=== Section Start ===
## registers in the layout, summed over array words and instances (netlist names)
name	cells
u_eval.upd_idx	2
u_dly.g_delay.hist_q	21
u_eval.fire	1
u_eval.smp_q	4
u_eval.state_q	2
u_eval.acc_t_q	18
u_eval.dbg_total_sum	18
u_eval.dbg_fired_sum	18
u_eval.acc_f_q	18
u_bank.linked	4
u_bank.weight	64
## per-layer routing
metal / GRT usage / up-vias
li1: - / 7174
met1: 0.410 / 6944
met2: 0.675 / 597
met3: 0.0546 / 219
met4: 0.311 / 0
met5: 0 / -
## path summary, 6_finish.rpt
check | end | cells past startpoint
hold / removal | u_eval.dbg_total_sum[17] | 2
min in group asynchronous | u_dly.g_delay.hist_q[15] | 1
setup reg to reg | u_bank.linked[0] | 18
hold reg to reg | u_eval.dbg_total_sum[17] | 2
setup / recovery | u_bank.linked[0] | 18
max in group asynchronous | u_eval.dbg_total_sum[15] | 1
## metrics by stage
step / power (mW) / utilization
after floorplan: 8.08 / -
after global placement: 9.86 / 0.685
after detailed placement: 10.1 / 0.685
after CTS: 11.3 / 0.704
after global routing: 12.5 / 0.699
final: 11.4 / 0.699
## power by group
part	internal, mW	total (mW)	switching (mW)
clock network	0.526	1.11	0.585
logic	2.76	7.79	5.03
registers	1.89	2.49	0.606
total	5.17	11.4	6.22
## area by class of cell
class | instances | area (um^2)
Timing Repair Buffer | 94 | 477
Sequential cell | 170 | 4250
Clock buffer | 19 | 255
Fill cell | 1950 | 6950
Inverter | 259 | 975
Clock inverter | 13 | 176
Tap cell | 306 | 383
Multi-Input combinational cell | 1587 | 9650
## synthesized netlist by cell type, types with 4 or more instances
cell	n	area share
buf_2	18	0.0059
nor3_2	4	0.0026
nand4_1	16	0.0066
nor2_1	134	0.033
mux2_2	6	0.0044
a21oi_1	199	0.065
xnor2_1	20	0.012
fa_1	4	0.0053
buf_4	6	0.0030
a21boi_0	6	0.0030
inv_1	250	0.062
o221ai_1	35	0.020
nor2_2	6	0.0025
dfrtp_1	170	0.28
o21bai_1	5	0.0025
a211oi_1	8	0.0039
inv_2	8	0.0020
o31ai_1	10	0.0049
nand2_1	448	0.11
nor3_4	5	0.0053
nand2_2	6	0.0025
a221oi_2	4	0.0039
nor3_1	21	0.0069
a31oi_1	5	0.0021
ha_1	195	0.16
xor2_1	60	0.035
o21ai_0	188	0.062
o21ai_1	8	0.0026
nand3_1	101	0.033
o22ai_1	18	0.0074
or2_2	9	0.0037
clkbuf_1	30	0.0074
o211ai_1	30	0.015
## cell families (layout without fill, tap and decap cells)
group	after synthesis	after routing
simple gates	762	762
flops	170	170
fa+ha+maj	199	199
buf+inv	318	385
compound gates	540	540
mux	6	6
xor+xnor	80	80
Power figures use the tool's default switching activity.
=== Section End ===
- **Exercise aim**
Find out how many lines above hold "cells". Write only the number.

- **Solution for this exercise**
3